# Work order:
Tally the lines below that contain the word "compound", then give the tally and nothing more.

# Data to examine:

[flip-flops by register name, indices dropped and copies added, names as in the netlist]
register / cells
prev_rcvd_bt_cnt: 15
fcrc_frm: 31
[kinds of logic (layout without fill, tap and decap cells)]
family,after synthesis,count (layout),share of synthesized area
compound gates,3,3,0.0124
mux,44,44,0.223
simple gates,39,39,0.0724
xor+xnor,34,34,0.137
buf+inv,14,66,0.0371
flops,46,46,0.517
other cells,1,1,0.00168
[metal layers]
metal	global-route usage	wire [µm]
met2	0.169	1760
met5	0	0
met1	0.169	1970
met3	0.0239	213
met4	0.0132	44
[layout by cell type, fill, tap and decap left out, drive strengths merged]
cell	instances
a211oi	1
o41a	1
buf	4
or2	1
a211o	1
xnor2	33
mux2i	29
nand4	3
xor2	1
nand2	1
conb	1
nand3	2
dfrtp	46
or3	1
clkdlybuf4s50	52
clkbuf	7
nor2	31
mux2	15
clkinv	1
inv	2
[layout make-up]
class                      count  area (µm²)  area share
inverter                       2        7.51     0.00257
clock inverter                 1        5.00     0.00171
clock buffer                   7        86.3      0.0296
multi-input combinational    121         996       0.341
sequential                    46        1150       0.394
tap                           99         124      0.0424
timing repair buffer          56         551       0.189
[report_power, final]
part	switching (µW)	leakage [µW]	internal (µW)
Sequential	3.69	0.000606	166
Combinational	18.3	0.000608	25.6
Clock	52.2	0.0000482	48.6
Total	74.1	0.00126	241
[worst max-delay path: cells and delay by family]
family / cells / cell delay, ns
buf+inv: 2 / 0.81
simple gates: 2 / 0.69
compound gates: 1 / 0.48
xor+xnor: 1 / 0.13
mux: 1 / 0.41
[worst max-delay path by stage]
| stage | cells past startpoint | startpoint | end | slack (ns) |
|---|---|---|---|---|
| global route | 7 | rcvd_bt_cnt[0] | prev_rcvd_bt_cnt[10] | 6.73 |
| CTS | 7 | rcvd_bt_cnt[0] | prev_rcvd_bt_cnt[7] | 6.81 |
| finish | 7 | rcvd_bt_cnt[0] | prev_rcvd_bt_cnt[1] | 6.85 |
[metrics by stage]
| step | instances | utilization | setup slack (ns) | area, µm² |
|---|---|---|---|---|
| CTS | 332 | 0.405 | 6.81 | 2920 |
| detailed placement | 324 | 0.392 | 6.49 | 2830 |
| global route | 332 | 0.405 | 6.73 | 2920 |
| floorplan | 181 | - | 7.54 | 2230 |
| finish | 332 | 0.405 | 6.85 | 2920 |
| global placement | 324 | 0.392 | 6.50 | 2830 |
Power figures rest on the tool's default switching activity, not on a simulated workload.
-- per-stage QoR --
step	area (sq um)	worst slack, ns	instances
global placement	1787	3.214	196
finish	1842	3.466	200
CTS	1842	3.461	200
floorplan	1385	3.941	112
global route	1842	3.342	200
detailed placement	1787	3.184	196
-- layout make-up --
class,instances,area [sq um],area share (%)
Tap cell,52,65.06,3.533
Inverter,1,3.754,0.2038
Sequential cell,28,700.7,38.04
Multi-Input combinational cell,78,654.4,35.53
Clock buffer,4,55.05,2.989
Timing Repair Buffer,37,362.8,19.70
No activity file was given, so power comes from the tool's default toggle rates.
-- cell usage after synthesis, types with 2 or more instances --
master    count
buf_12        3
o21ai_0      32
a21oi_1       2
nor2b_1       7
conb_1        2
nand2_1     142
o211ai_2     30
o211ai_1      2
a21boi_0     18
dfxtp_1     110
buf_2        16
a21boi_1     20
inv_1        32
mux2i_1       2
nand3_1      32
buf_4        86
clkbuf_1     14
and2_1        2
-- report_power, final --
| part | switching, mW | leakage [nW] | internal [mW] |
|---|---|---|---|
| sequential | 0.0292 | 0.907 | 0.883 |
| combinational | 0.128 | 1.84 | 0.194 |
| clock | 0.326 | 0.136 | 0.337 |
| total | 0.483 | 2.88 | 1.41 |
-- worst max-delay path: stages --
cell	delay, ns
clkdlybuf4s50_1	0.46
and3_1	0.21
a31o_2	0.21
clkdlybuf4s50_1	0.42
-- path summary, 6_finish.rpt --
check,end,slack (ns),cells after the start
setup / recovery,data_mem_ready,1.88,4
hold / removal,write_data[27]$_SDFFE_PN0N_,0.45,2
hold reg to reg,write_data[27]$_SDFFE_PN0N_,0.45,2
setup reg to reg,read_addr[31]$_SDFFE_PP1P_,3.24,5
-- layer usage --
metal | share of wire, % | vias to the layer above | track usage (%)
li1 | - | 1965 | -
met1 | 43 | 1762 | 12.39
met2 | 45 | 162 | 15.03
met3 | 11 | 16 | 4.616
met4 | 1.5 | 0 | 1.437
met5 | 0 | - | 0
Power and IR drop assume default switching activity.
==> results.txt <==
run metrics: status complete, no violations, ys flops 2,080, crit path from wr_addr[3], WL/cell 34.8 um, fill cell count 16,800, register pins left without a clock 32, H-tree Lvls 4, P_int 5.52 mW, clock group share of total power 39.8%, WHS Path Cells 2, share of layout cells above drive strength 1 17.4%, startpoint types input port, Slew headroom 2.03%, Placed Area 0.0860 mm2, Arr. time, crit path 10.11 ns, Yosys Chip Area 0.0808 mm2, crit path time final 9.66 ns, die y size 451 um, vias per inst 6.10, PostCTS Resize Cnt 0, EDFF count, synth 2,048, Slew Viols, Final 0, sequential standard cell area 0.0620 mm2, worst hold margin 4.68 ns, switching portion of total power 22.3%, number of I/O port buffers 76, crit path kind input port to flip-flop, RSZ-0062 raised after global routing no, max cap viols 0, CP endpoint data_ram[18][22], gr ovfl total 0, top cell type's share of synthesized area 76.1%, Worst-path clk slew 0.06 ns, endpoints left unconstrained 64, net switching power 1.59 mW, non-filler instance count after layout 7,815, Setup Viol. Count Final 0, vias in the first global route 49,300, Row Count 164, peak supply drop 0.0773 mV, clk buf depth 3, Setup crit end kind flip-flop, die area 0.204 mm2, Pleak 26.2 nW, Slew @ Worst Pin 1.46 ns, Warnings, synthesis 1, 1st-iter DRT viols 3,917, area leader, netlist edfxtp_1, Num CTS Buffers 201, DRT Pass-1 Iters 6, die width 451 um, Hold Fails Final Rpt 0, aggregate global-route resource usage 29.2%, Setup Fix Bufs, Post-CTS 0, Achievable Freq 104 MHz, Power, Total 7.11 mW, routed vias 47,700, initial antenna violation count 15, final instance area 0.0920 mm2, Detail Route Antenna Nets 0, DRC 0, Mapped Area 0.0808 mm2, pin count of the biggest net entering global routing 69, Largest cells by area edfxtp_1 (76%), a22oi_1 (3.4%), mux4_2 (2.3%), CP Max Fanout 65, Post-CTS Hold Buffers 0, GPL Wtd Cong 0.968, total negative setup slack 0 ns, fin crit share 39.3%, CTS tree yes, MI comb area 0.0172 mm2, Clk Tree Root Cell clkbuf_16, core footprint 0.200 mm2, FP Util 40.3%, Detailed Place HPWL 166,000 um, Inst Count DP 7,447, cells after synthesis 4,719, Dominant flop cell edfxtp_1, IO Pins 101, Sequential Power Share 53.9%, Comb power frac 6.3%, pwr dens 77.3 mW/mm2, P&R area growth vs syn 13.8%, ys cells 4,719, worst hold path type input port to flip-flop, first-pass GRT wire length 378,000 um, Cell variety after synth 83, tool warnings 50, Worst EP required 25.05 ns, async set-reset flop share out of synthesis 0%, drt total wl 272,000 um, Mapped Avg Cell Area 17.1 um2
[/design/flow/run.sh]
#!/bin/bash
# OpenROAD 26Q1-2900-gdf79404cd8, Yosys 0.63+post, stock flow scripts
make -C /OpenROAD-flow-scripts/flow DESIGN_CONFIG=/design/flow/config.mk WORK_HOME=/design/flow/orfs finish
[/design/flow/config.mk]
export PLATFORM = sky130hd
export DESIGN_NAME = lab1_spart
export DESIGN_NICKNAME = lab1_spart
export VERILOG_FILES = /design/flow/design.v
export SDC_FILE = /design/flow/constraint.sdc
export NUM_CORES = 4
export LEC_CHECK = 1
export CORE_UTILIZATION = 30
[/design/flow/constraint.sdc]
current_design lab1_spart

set clk_period 9.8
set clk_io_pct 0.2

create_clock -name clk0 -period $clk_period [get_ports {CLOCK_50}]

set non_clock_inputs [all_inputs -no_clocks]
set_input_delay [expr $clk_period * $clk_io_pct] -clock clk0 $non_clock_inputs
set_output_delay [expr $clk_period * $clk_io_pct] -clock clk0 [all_outputs]
[/design/flow/design.v]
module baud_gen(ioaddr, dataIn, baud, clk, rst_n);
input[7:0] dataIn;
input[1:0] ioaddr;
input clk, rst_n;
output baud;
reg [15:0] divisor, count;
always_ff @(posedge clk, negedge rst_n) begin
	if (!rst_n) divisor <= 16'h1450;
	else if (ioaddr == 2'b10) divisor[7:0] <= dataIn;
	else if (ioaddr == 2'b11) divisor[15:8] <= dataIn;
	else divisor <= divisor;
end
always_ff @(posedge clk, negedge rst_n) begin
	if (!rst_n) count <= 16'h0000;
	else if (count == 16'h0000) count <= divisor;
	else count <= count - 1'b1;
end
assign baud = (count == 16'h0000);
endmodule
module bus_control_driver(databus, dataIn, dataOut, IORW, IOCS, clk, rst_n);
input[7:0] dataIn;
input IORW, IOCS, clk, rst_n;
output reg[7:0] dataOut;
inout[7:0] databus;
assign databus = (!IORW && IOCS) ? dataIn :
		8'hzz;
always @(posedge clk, negedge rst_n) begin
	if (!rst_n) dataOut <= 8'h00;
	else if (IORW && IOCS) dataOut <= databus;
	else dataOut <= dataOut;
end
endmodule
module bus_control_spart(databus, ioaddr, RDA, TBR, dataOut, receiveIn, IORW, IOCS, read, write);
input[7:0] receiveIn;
input[1:0] ioaddr;
input RDA, TBR, IORW, IOCS;
output[7:0] dataOut;
output read, write;
inout[7:0] databus;
assign databus = (IORW && IOCS && (ioaddr == 2'b00)) ? receiveIn :
		(IORW && IOCS && (ioaddr == 2'b01)) ? {6'h00, TBR, RDA} :
		8'hzz;
assign dataOut = (!IORW && IOCS) ? databus : 8'h00;
assign write = (!IORW && IOCS && (ioaddr == 2'b00));
assign read = (IORW && IOCS && (ioaddr == 2'b00));
endmodule
module driver(
    input clk,
    input rst,
    input [1:0] br_cfg,
    output iocs,
    output iorw,
    input rda,
    input tbr,
    output [1:0] ioaddr,
    inout [7:0] databus
    );
wire[15:0] divisor;
wire[7:0] controlIn, controlOut;
wire AK, update;
driver_control control(AK, update, divisor, controlIn, controlOut, ioaddr, tbr, rda, iorw, iocs, clk, rst);
bus_control_driver bus(databus, controlOut, controlIn, iorw, iocs, clk, rst);
switch_reader switch(br_cfg, divisor, update, AK, clk, rst);
endmodule
module driver_control(AK, update, divisor, dataIn, dataOut, ioaddr, TBR, RDA, IORW, IOCS, clk, rst_n);
input[15:0] divisor;
input[7:0] dataIn;
input update, TBR, RDA, clk, rst_n;
output reg[7:0] dataOut;
output reg[1:0] ioaddr;
output reg AK, IORW, IOCS; 
typedef enum reg[1:0] {IDLE, DIV, TRANS} state_t;
state_t state, next_state;
always @(posedge clk, negedge rst_n) begin
	if (!rst_n) state <= IDLE;
	else state <= next_state;
end
always_comb begin
	dataOut = 8'h00;
	ioaddr = 2'b00;
	AK = 1'b0;
	IORW = 1'b0;
	IOCS = 1'b0;
	next_state = IDLE;
	case(state)
		IDLE: begin
			if (update) begin
				dataOut = divisor[7:0];
				ioaddr = 2'b10;
				IOCS = 1'b1;
				next_state = DIV;
			end
			else if (RDA) begin
				IORW = 1'b1;
				IOCS = 1'b1;
				next_state = TRANS;
			end
			else next_state = IDLE;
		end
		DIV: begin
			dataOut = divisor[15:8];
			ioaddr = 2'b11;
			AK = 1'b1;
			IOCS = 1'b1;
			next_state = IDLE;
		end
		TRANS: begin
			dataOut = dataIn;
			IORW = 1'b0;
			IOCS = 1'b1;
			next_state = IDLE;
		end
		default: next_state = IDLE;
	endcase
end
endmodule
module fifo(dataIn, dataOut, empty, full, read, write, clk, rst_n);
input[7:0] dataIn;
input read, write, clk, rst_n;
output[7:0] dataOut;
output empty, full;
reg[7:0] spot0;
reg[7:0] spot1;
reg[7:0] spot2;
reg[7:0] spot3;
reg[7:0] spot4;
reg[7:0] spot5;
reg[7:0] spot6;
reg[7:0] spot7;
reg[2:0] front;
reg[2:0] back;
always_ff @(posedge clk, negedge rst_n) begin
	if (!rst_n) front <= 3'h0;
	else if (read && !empty) front <= front + 1'h1;
	else front <= front;
end
always_ff @(posedge clk, negedge rst_n) begin
	if (!rst_n) back <= 3'h0;
	else if (write && !full) back <= back + 1'h1;
	else back <= back;
end
assign empty = (back == front);
assign full = (back + 1'b1) == front;
assign dataOut = (front == 3'h0) ? spot0 :
               (front == 3'h1) ? spot1 :
               (front == 3'h2) ? spot2 :
               (front == 3'h3) ? spot3 :
               (front == 3'h4) ? spot4 :
               (front == 3'h5) ? spot5 :
               (front == 3'h6) ? spot6 :
               spot7;
always_ff @(posedge clk, negedge rst_n) begin
	if (!rst_n) spot0 <= 8'h00;
	else if (write && !full && back == 3'h0) spot0 <= dataIn;
	else spot0 <= spot0;
end
always_ff @(posedge clk, negedge rst_n) begin
	if (!rst_n) spot1 <= 8'h00;
	else if (write && !full && back == 3'h1) spot1 <= dataIn;
	else spot1 <= spot1;
end
always_ff @(posedge clk, negedge rst_n) begin
	if (!rst_n) spot2 <= 8'h00;
	else if (write && !full && back == 3'h2) spot2 <= dataIn;
	else spot2 <= spot2;
end
always_ff @(posedge clk, negedge rst_n) begin
	if (!rst_n) spot3 <= 8'h00;
	else if (write && !full && back == 3'h3) spot3 <= dataIn;
	else spot3 <= spot3;
end
always_ff @(posedge clk, negedge rst_n) begin
	if (!rst_n) spot4 <= 8'h00;
	else if (write && !full && back == 3'h4) spot4 <= dataIn;
	else spot4 <= spot4;
end
always_ff @(posedge clk, negedge rst_n) begin
	if (!rst_n) spot5 <= 8'h00;
	else if (write && !full && back == 3'h5) spot5 <= dataIn;
	else spot5 <= spot5;
end
always_ff @(posedge clk, negedge rst_n) begin
	if (!rst_n) spot6 <= 8'h00;
	else if (write && !full && back == 3'h6) spot6 <= dataIn;
	else spot6 <= spot6;
end
always_ff @(posedge clk, negedge rst_n) begin
	if (!rst_n) spot7 <= 8'h00;
	else if (write && !full && back == 3'h7) spot7 <= dataIn;
	else spot7 <= spot7;
end
endmodule
module lab1_spart(
    input               CLOCK_50,
    input               CLOCK2_50,
    input               CLOCK3_50,
    input               CLOCK4_50,
    output reg   [6:0]  HEX0,
    output reg   [6:0]  HEX1,
    output reg   [6:0]  HEX2,
    output reg   [6:0]  HEX3,
    output reg   [6:0]  HEX4,
    output reg   [6:0]  HEX5,
    input        [3:0]  KEY,
    output		   [9:0]		LEDR,
    input        [9:0]  SW,
    inout       [35:0]  GPIO
);
wire txd;
wire rxd;
wire iocs;
wire iorw;
wire rda;
wire tbr;
wire [1:0] ioaddr;
wire [7:0] databus;
wire [1:0] br_cfg;
wire[7:0] nextWord, transWord;
wire rst = ~KEY[0];
assign LEDR = (SW[0] == 1) ? {~rxd,~txd, nextWord} : {~rxd,~txd, transWord};
assign GPIO[3] = txd;
assign rxd = GPIO[5];
assign br_cfg = SW[9:8];
spart spart0(   .clk(CLOCK_50),
                .rst(~rst),
                .iocs(iocs),
                .iorw(iorw),
                .rda(rda),
                .tbr(tbr),
                .ioaddr(ioaddr),
                .databus(databus),
                .txd(txd),
                .rxd(rxd),
					 .receiveIn(nextWord),
					 .nextWord(transWord)
            );
driver driver0( .clk(CLOCK_50),
                .rst(~rst),
                .br_cfg(br_cfg),
                .iocs(iocs),
                .iorw(iorw),
                .rda(rda),
                .tbr(tbr),
                .ioaddr(ioaddr),
                .databus(databus)
            );
always@(*) begin
	case (br_cfg)
        2'b00 : begin  
            HEX5 = 7'b1111111;
            HEX4 = 7'b1111111;
            HEX3 = 7'b0011001;  
            HEX2 = 7'b0000000;  
            HEX1 = 7'b1000000;  
            HEX0 = 7'b1000000;  
        end
		2'b01 : begin  
            HEX5 = 7'b1111111;
            HEX4 = 7'b1111111;
            HEX3 = 7'b0010000;  
            HEX2 = 7'b0000010;  
            HEX1 = 7'b1000000;  
            HEX0 = 7'b1000000;  
        end
        2'b10 : begin  
            HEX5 = 7'b1111111;
            HEX4 = 7'b1111001;  
            HEX3 = 7'b0010000;  
            HEX2 = 7'b0100100;  
            HEX1 = 7'b1000000;  
            HEX0 = 7'b1000000;  
        end
        2'b11 : begin  
            HEX5 = 7'b1111111;
            HEX4 = 7'b0110000;  
            HEX3 = 7'b0000000;  
            HEX2 = 7'b0011001;  
            HEX1 = 7'b1000000;  
            HEX0 = 7'b1000000;  
        end
        default : begin
            HEX5 = 7'b1111111;
            HEX4 = 7'b1111111;
            HEX3 = 7'b1111111;
            HEX2 = 7'b1111111;
            HEX1 = 7'b1111111;
            HEX0 = 7'b1111111;
        end
    endcase
end
endmodule
module recieve_control(RX, dataOut, RDA, baud, read, clk, rst_n);
output[7:0] dataOut;
output RDA;
input RX, baud, read, clk, rst_n;
wire[7:0] nextWord;
wire empty, full;
reg[8:0] shiftReg;
reg [3:0] timer;
reg writeBuf, setTimer, tick, loadShift, shift;
typedef enum reg[1:0] {IDLE = 2'b11, REC = 2'b00} state_t;
state_t state;
state_t next_state;
always @(posedge clk, negedge rst_n) begin
	if (!rst_n) shiftReg <= 9'h000;
	else if (loadShift) shiftReg <= 9'h000;
	else if (shift) shiftReg <= {RX, shiftReg[8:1]};
	else shiftReg <= shiftReg;
end
always @(posedge clk, negedge rst_n) begin
	if (!rst_n) timer <= 4'h0;
	else if (setTimer) timer <= 4'h9;
	else if (tick) timer <= timer - 1'b1;
	else timer <= timer;
end
fifo buffer(nextWord, dataOut, empty, full, read, writeBuf, clk, rst_n);
assign RDA = !empty;
assign nextWord = shiftReg[7:0];
always @(posedge clk, negedge rst_n) begin
	if (!rst_n) state <= IDLE;
	else state <= next_state;
end
always_comb begin
	writeBuf = 1'b0;
	setTimer = 1'b0;
	loadShift = 1'b0;
	tick = 1'b0;
	shift = 1'b0;
	next_state = IDLE;
	case (state)
		IDLE: begin
			if (baud) begin
				if (!RX) begin
					loadShift = 1'b1;
					setTimer = 1'b1;
					next_state = REC;
				end
				else next_state = IDLE;
			end
			else next_state = IDLE;
		end
		REC: begin
			if (baud) begin
				if (timer == 4'h0) begin
					next_state = IDLE;
					writeBuf = 1'b1;
				end
				else begin
					tick = 1'b1;
					shift = 1'b1;
					next_state = REC;
				end
			end
			else next_state = REC;
		end
	endcase
end
endmodule
module spart(
    input clk,
    input rst,
    input iocs,
    input iorw,
    output rda,
    output tbr,
    input [1:0] ioaddr,
    inout [7:0] databus,
    output txd,
    input rxd,
	 output[7:0] receiveIn,
	 output[7:0] nextWord
    );
wire[7:0] data;
wire baud, read, write;
baud_gen baudGen(ioaddr, data, baud, clk, rst);
bus_control_spart bus(databus, ioaddr, rda, tbr, data, receiveIn, iorw, iocs, read, write);
recieve_control rec(rxd, receiveIn, rda, baud, read, clk, rst);
transmit_control trans(txd, data, tbr, baud, write, clk, rst, nextWord);
endmodule
module switch_reader(switches, divisor, update, AK, clk, rst_n);
input[1:0] switches;
input AK, clk, rst_n;
output[15:0] divisor;
output reg update;
reg[1:0] old;
always_ff @(posedge clk, negedge rst_n) begin
	if (!rst_n) old <= 2'b01;
	else if (old != switches) old <= switches;
	else old <= old;
end
always_ff @(posedge clk, negedge rst_n) begin
	if (!rst_n) update <= 1'b0;
	else if (old != switches) update <= 1'b1;
	else if (AK) update <= 1'b0;
	else update <= update;
end
assign divisor = (switches == 2'b00) ? 16'h28a0 :
		(switches == 2'b01) ? 16'h1450 :
		(switches == 2'b10) ? 16'h0a20 :
		16'h0500;
endmodule
module transmit_control(TX, dataIn, TBR, baud, write, clk, rst_n, nextWord);
input[7:0] dataIn;
input baud, write, clk, rst_n;
output TX, TBR;
output wire[7:0] nextWord;
wire empty, full;
reg[9:0] shiftReg;
reg [3:0] timer;
reg readBuf, setTimer, tick, loadShift, shift;
typedef enum reg[1:0] {IDLE, LOAD, TRANS} state_t;
state_t state;
state_t next_state;
always @(posedge clk, negedge rst_n) begin
	if (!rst_n) shiftReg <= 10'h111;
	else if (loadShift) shiftReg <= {1'b1, nextWord, 1'b0};
	else if (shift) shiftReg <= {1'b1, shiftReg[9:1]};
	else shiftReg <= shiftReg;
end
always @(posedge clk, negedge rst_n) begin
	if (!rst_n) timer <= 4'h0;
	else if (setTimer) timer <= 4'ha;
	else if (tick) timer <= timer - 1'b1;
	else timer <= timer;
end
fifo buffer(dataIn, nextWord, empty, full, readBuf, write, clk, rst_n);
assign TBR = !full;
assign TX = shiftReg[0];
always @(posedge clk, negedge rst_n) begin
	if (!rst_n) state <= IDLE;
	else state <= next_state;
end
always_comb begin
	readBuf = 1'b0;
	setTimer = 1'b0;
	loadShift = 1'b0;
	tick = 1'b0;
	shift = 1'b0;
	next_state = IDLE;
	case (state)
		IDLE: begin
			if (baud) begin
				if (!empty) begin
					loadShift = 1'b1;
					next_state = LOAD;
				end
				else next_state = IDLE;
			end
			else next_state = IDLE;
		end
		LOAD: begin
			readBuf = 1'b1;
			setTimer = 1'b1;
			next_state = TRANS;
		end
		TRANS: begin
			if (baud) begin
				if (timer == 4'h0) begin
					next_state = IDLE;
				end
				else begin
					tick = 1'b1;
					shift = 1'b1;
					next_state = TRANS;
				end
			end
			else next_state = TRANS;
		end
	endcase
end
endmodule
==> flow_summary.rst <==
Implementation results
======================

.. list-table::
   :header-rows: 1

   * - Metric
     - Value
   * - Final Wtd Congestion
     - between 0.8 and 0.9
   * - CTS resizes
     - 0
   * - Number of standard-cell rows in the floorplan
     - 70
   * - Clock root buffer master
     - clkbuf_16
   * - DIE HEIGHT
     - about 200 um
   * - Netlist Area Pre-Place
     - approximately 11000 um2
   * - Area reported by Yosys stat
     - 11320 um2
   * - Yosys cell count
     - 1035
   * - Yosys warns
     - 18
   * - #FFs+latches synth
     - 217
   * - Sequential-to-total area share from yosys stat
     - about half
   * - Number of sinks on the clock net
     - 217
   * - Stopping stage
     - 4_1_cts
   * - Number of buffers created by CTS
     - 25
   * - Endpoints left unconstrained
     - 35
   * - Run status
     - did not finish
   * - Worst setup timing slack at the placement stage
     - roughly 3.8 ns
   * - Number of placed I/O pins
     - 106
   * - H-tree depth reported by CTS
     - 1
   * - Placed instance count
     - between 1500 and 2000
   * - Setup bufs post-CTS
     - 0
   * - Longest Clk Path Bufs
     - 3
   * - Post-synth EDFFs
     - 0
   * - Log Error
     - [error] [KeplerFormal.cpp:679] Workflow failed: Iso has multiple drivers: .GPIO3, GPIO[3]$_DFFE_PN1P_.Q0
   * - Yosys cell types
     - 66
   * - Hold bufs inserted after CTS
     - 0
   * - Top_reg_cell synth
     - dfrtp_1
   * - Starting Density
     - 30.71%
   * - Post-Synthesis Cells
     - ~1000
   * - Fraction of registers with async set/reset
     - 100.0%
   * - Die x size
     - 196.3 um
   * - Syn avg cell area
     - 10.94 um2
   * - HPWL after detailed placement
     - around 16000 um
   * - Count of buffers from port buffering
     - 28
==> synthesized netlist by cell type (all sizes together), types with 4 or more instances <==
library cell	n	area share, %
a211oi	15	0.99
a21oi	43	1.9
a221o	7	0.62
a221oi	9	0.70
a22o	5	0.39
a22oi	16	1.1
a31oi	10	0.55
and2	8	0.44
buf	45	2.9
clkbuf	50	1.7
dfrtp	206	46
dfstp	11	2.6
ha	27	3.0
inv	46	1.5
mux2	131	13
mux2i	33	2.9
nand2	56	1.9
nand2b	14	0.77
nand3	21	1.6
nand3b	9	0.60
nor2	67	2.2
nor2b	22	1.2
nor3	15	0.81
nor3b	11	0.73
nor4	4	0.28
o21ai	49	2.2
o221ai	8	0.62
o311ai	7	0.54
o31ai	8	0.53
o32ai	7	0.54
or3	10	0.55
xnor2	26	2.2
xor2	8	0.62
==> cells by family after synthesis <==
family                     after synthesis  share of synthesized area, %
and+or+nand+nor                        248                         11.93
DFF                                    217                         48.08
AOI/OAI and AO/OA                      200                         12.01
muxes                                  164                         15.94
buffers and inverters                  143                         6.188
xor gates and xnor gates                34                         2.796
adders and majority gates               27                         2.983
other                                    2                       0.06632
==> per-stage QoR <==
step / util [%] / hold WS (ns) / area [um2] / total power [W]
3_5_place_dp: 32.46 / 0.4588 / 11970 / 0.0009659
3_3_place_gp: 32.46 / 0.4591 / 11970 / 0.0009655
2_1_floorplan: - / 0.4387 / 11420 / 0.0009423
Power and IR drop assume default switching activity.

# Solution below:
2